Below are some records; reproduce every one of them exactly.

- _Available records_:
Content starts

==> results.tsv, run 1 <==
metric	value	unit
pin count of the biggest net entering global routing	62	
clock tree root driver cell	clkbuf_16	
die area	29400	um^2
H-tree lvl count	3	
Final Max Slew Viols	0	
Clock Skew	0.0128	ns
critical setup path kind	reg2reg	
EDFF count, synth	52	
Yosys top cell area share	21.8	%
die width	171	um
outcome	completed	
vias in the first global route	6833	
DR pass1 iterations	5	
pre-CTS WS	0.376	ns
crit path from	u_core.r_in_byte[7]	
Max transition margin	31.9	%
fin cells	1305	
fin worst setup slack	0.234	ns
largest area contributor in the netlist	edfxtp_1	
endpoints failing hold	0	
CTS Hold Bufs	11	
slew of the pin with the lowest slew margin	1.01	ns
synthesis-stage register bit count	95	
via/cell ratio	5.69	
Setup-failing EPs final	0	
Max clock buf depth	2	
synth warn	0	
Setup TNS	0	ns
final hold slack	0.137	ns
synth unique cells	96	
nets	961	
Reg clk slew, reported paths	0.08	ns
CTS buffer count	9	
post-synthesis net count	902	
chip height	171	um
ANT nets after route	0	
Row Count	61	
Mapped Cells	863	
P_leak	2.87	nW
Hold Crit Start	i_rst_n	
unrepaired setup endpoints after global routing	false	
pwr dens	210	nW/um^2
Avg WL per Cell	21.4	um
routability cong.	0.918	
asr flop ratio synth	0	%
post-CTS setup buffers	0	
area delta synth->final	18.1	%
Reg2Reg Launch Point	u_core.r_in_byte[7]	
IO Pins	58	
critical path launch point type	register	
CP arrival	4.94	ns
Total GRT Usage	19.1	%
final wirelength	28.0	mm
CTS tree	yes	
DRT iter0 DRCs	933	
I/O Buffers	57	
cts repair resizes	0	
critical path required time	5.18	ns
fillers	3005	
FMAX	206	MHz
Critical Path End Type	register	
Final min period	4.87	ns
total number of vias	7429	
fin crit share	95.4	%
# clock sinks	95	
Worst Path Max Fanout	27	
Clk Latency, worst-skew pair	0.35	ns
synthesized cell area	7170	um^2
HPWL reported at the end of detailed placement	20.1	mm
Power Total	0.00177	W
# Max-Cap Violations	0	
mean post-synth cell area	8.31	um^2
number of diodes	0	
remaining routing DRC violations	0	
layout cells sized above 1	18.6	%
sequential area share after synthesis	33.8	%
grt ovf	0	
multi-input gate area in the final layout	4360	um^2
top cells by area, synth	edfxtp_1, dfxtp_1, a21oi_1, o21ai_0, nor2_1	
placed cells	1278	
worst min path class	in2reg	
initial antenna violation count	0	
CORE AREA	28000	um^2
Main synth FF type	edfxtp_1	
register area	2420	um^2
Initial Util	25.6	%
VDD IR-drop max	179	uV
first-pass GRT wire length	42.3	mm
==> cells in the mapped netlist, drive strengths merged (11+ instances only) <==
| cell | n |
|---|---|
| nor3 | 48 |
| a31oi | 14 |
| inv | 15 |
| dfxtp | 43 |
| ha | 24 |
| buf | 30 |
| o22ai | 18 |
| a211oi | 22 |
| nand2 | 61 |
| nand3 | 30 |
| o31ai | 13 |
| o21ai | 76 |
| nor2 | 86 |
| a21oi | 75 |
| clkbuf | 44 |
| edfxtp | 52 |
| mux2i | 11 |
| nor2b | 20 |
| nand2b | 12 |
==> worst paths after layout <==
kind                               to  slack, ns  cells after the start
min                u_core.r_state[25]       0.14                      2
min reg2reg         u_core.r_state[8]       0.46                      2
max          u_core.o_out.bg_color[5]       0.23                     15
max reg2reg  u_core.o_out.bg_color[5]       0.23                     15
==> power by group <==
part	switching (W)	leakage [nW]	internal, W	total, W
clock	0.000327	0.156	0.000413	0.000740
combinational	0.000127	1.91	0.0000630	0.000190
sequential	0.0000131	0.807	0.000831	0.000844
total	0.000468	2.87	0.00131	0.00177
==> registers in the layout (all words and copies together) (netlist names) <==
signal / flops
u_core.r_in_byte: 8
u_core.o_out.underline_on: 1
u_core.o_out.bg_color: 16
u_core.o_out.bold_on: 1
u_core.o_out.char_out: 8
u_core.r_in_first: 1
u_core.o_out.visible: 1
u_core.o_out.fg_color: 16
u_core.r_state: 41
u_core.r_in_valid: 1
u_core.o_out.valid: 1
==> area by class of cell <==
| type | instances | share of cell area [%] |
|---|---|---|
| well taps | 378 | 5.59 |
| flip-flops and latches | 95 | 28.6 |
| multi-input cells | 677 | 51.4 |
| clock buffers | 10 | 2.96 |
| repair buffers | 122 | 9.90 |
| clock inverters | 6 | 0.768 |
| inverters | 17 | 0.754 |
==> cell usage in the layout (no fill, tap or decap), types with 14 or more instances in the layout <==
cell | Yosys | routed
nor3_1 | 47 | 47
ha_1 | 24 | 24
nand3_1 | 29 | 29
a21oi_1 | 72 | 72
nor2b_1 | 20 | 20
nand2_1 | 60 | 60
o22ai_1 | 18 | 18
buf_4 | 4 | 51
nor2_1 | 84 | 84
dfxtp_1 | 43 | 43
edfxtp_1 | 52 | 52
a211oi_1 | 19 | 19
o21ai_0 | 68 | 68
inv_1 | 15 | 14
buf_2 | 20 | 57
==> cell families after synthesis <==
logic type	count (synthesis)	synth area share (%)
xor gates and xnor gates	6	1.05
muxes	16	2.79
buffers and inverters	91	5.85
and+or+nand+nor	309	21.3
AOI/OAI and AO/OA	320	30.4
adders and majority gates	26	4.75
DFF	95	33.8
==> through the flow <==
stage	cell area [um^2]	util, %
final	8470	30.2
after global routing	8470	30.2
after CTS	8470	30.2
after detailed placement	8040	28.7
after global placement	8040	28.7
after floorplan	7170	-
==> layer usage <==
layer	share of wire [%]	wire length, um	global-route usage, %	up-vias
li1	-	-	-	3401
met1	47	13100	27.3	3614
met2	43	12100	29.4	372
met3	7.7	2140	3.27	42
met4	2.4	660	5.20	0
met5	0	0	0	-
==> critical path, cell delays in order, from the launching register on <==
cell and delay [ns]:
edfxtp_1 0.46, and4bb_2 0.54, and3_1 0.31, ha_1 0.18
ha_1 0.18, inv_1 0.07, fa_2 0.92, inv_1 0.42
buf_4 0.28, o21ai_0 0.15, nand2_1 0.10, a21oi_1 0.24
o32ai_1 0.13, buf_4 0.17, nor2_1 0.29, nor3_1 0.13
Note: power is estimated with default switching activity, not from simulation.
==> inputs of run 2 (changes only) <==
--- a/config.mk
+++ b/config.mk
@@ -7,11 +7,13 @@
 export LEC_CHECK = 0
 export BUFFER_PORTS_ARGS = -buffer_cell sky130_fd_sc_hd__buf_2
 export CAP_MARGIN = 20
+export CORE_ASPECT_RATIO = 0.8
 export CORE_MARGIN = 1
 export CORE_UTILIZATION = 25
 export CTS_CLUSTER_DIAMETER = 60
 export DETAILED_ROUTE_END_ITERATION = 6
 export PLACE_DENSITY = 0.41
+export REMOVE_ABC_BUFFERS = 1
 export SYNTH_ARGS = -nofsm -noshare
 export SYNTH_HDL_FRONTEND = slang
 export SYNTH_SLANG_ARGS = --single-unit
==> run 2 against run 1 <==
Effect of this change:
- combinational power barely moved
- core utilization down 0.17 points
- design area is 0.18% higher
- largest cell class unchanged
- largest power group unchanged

Content ends

- _Response below_:
==> results.tsv, run 1 <==
metric	value	unit
pin count of the biggest net entering global routing	62	
clock tree root driver cell	clkbuf_16	
die area	29400	um^2
H-tree lvl count	3	
Final Max Slew Viols	0	
Clock Skew	0.0128	ns
critical setup path kind	reg2reg	
EDFF count, synth	52	
Yosys top cell area share	21.8	%
die width	171	um
outcome	completed	
vias in the first global route	6833	
DR pass1 iterations	5	
pre-CTS WS	0.376	ns
crit path from	u_core.r_in_byte[7]	
Max transition margin	31.9	%
fin cells	1305	
fin worst setup slack	0.234	ns
largest area contributor in the netlist	edfxtp_1	
endpoints failing hold	0	
CTS Hold Bufs	11	
slew of the pin with the lowest slew margin	1.01	ns
synthesis-stage register bit count	95	
via/cell ratio	5.69	
Setup-failing EPs final	0	
Max clock buf depth	2	
synth warn	0	
Setup TNS	0	ns
final hold slack	0.137	ns
synth unique cells	96	
nets	961	
Reg clk slew, reported paths	0.08	ns
CTS buffer count	9	
post-synthesis net count	902	
chip height	171	um
ANT nets after route	0	
Row Count	61	
Mapped Cells	863	
P_leak	2.87	nW
Hold Crit Start	i_rst_n	
unrepaired setup endpoints after global routing	false	
pwr dens	210	nW/um^2
Avg WL per Cell	21.4	um
routability cong.	0.918	
asr flop ratio synth	0	%
post-CTS setup buffers	0	
area delta synth->final	18.1	%
Reg2Reg Launch Point	u_core.r_in_byte[7]	
IO Pins	58	
critical path launch point type	register	
CP arrival	4.94	ns
Total GRT Usage	19.1	%
final wirelength	28.0	mm
CTS tree	yes	
DRT iter0 DRCs	933	
I/O Buffers	57	
cts repair resizes	0	
critical path required time	5.18	ns
fillers	3005	
FMAX	206	MHz
Critical Path End Type	register	
Final min period	4.87	ns
total number of vias	7429	
fin crit share	95.4	%
# clock sinks	95	
Worst Path Max Fanout	27	
Clk Latency, worst-skew pair	0.35	ns
synthesized cell area	7170	um^2
HPWL reported at the end of detailed placement	20.1	mm
Power Total	0.00177	W
# Max-Cap Violations	0	
mean post-synth cell area	8.31	um^2
number of diodes	0	
remaining routing DRC violations	0	
layout cells sized above 1	18.6	%
sequential area share after synthesis	33.8	%
grt ovf	0	
multi-input gate area in the final layout	4360	um^2
top cells by area, synth	edfxtp_1, dfxtp_1, a21oi_1, o21ai_0, nor2_1	
placed cells	1278	
worst min path class	in2reg	
initial antenna violation count	0	
CORE AREA	28000	um^2
Main synth FF type	edfxtp_1	
register area	2420	um^2
Initial Util	25.6	%
VDD IR-drop max	179	uV
first-pass GRT wire length	42.3	mm
==> cells in the mapped netlist, drive strengths merged (11+ instances only) <==
| cell | n |
|---|---|
| nor3 | 48 |
| a31oi | 14 |
| inv | 15 |
| dfxtp | 43 |
| ha | 24 |
| buf | 30 |
| o22ai | 18 |
| a211oi | 22 |
| nand2 | 61 |
| nand3 | 30 |
| o31ai | 13 |
| o21ai | 76 |
| nor2 | 86 |
| a21oi | 75 |
| clkbuf | 44 |
| edfxtp | 52 |
| mux2i | 11 |
| nor2b | 20 |
| nand2b | 12 |
==> worst paths after layout <==
kind                               to  slack, ns  cells after the start
min                u_core.r_state[25]       0.14                      2
min reg2reg         u_core.r_state[8]       0.46                      2
max          u_core.o_out.bg_color[5]       0.23                     15
max reg2reg  u_core.o_out.bg_color[5]       0.23                     15
==> power by group <==
part	switching (W)	leakage [nW]	internal, W	total, W
clock	0.000327	0.156	0.000413	0.000740
combinational	0.000127	1.91	0.0000630	0.000190
sequential	0.0000131	0.807	0.000831	0.000844
total	0.000468	2.87	0.00131	0.00177
==> registers in the layout (all words and copies together) (netlist names) <==
signal / flops
u_core.r_in_byte: 8
u_core.o_out.underline_on: 1
u_core.o_out.bg_color: 16
u_core.o_out.bold_on: 1
u_core.o_out.char_out: 8
u_core.r_in_first: 1
u_core.o_out.visible: 1
u_core.o_out.fg_color: 16
u_core.r_state: 41
u_core.r_in_valid: 1
u_core.o_out.valid: 1
==> area by class of cell <==
| type | instances | share of cell area [%] |
|---|---|---|
| well taps | 378 | 5.59 |
| flip-flops and latches | 95 | 28.6 |
| multi-input cells | 677 | 51.4 |
| clock buffers | 10 | 2.96 |
| repair buffers | 122 | 9.90 |
| clock inverters | 6 | 0.768 |
| inverters | 17 | 0.754 |
==> cell usage in the layout (no fill, tap or decap), types with 14 or more instances in the layout <==
cell | Yosys | routed
nor3_1 | 47 | 47
ha_1 | 24 | 24
nand3_1 | 29 | 29
a21oi_1 | 72 | 72
nor2b_1 | 20 | 20
nand2_1 | 60 | 60
o22ai_1 | 18 | 18
buf_4 | 4 | 51
nor2_1 | 84 | 84
dfxtp_1 | 43 | 43
edfxtp_1 | 52 | 52
a211oi_1 | 19 | 19
o21ai_0 | 68 | 68
inv_1 | 15 | 14
buf_2 | 20 | 57
==> cell families after synthesis <==
logic type	count (synthesis)	synth area share (%)
xor gates and xnor gates	6	1.05
muxes	16	2.79
buffers and inverters	91	5.85
and+or+nand+nor	309	21.3
AOI/OAI and AO/OA	320	30.4
adders and majority gates	26	4.75
DFF	95	33.8
==> through the flow <==
stage	cell area [um^2]	util, %
final	8470	30.2
after global routing	8470	30.2
after CTS	8470	30.2
after detailed placement	8040	28.7
after global placement	8040	28.7
after floorplan	7170	-
==> layer usage <==
layer	share of wire [%]	wire length, um	global-route usage, %	up-vias
li1	-	-	-	3401
met1	47	13100	27.3	3614
met2	43	12100	29.4	372
met3	7.7	2140	3.27	42
met4	2.4	660	5.20	0
met5	0	0	0	-
==> critical path, cell delays in order, from the launching register on <==
cell and delay [ns]:
edfxtp_1 0.46, and4bb_2 0.54, and3_1 0.31, ha_1 0.18
ha_1 0.18, inv_1 0.07, fa_2 0.92, inv_1 0.42
buf_4 0.28, o21ai_0 0.15, nand2_1 0.10, a21oi_1 0.24
o32ai_1 0.13, buf_4 0.17, nor2_1 0.29, nor3_1 0.13
Note: power is estimated with default switching activity, not from simulation.
==> inputs of run 2 (changes only) <==
--- a/config.mk
+++ b/config.mk
@@ -7,11 +7,13 @@
 export LEC_CHECK = 0
 export BUFFER_PORTS_ARGS = -buffer_cell sky130_fd_sc_hd__buf_2
 export CAP_MARGIN = 20
+export CORE_ASPECT_RATIO = 0.8
 export CORE_MARGIN = 1
 export CORE_UTILIZATION = 25
 export CTS_CLUSTER_DIAMETER = 60
 export DETAILED_ROUTE_END_ITERATION = 6
 export PLACE_DENSITY = 0.41
+export REMOVE_ABC_BUFFERS = 1
 export SYNTH_ARGS = -nofsm -noshare
 export SYNTH_HDL_FRONTEND = slang
 export SYNTH_SLANG_ARGS = --single-unit
==> run 2 against run 1 <==
Effect of this change:
- combinational power barely moved
- core utilization down 0.17 points
- design area is 0.18% higher
- largest cell class unchanged
- largest power group unchanged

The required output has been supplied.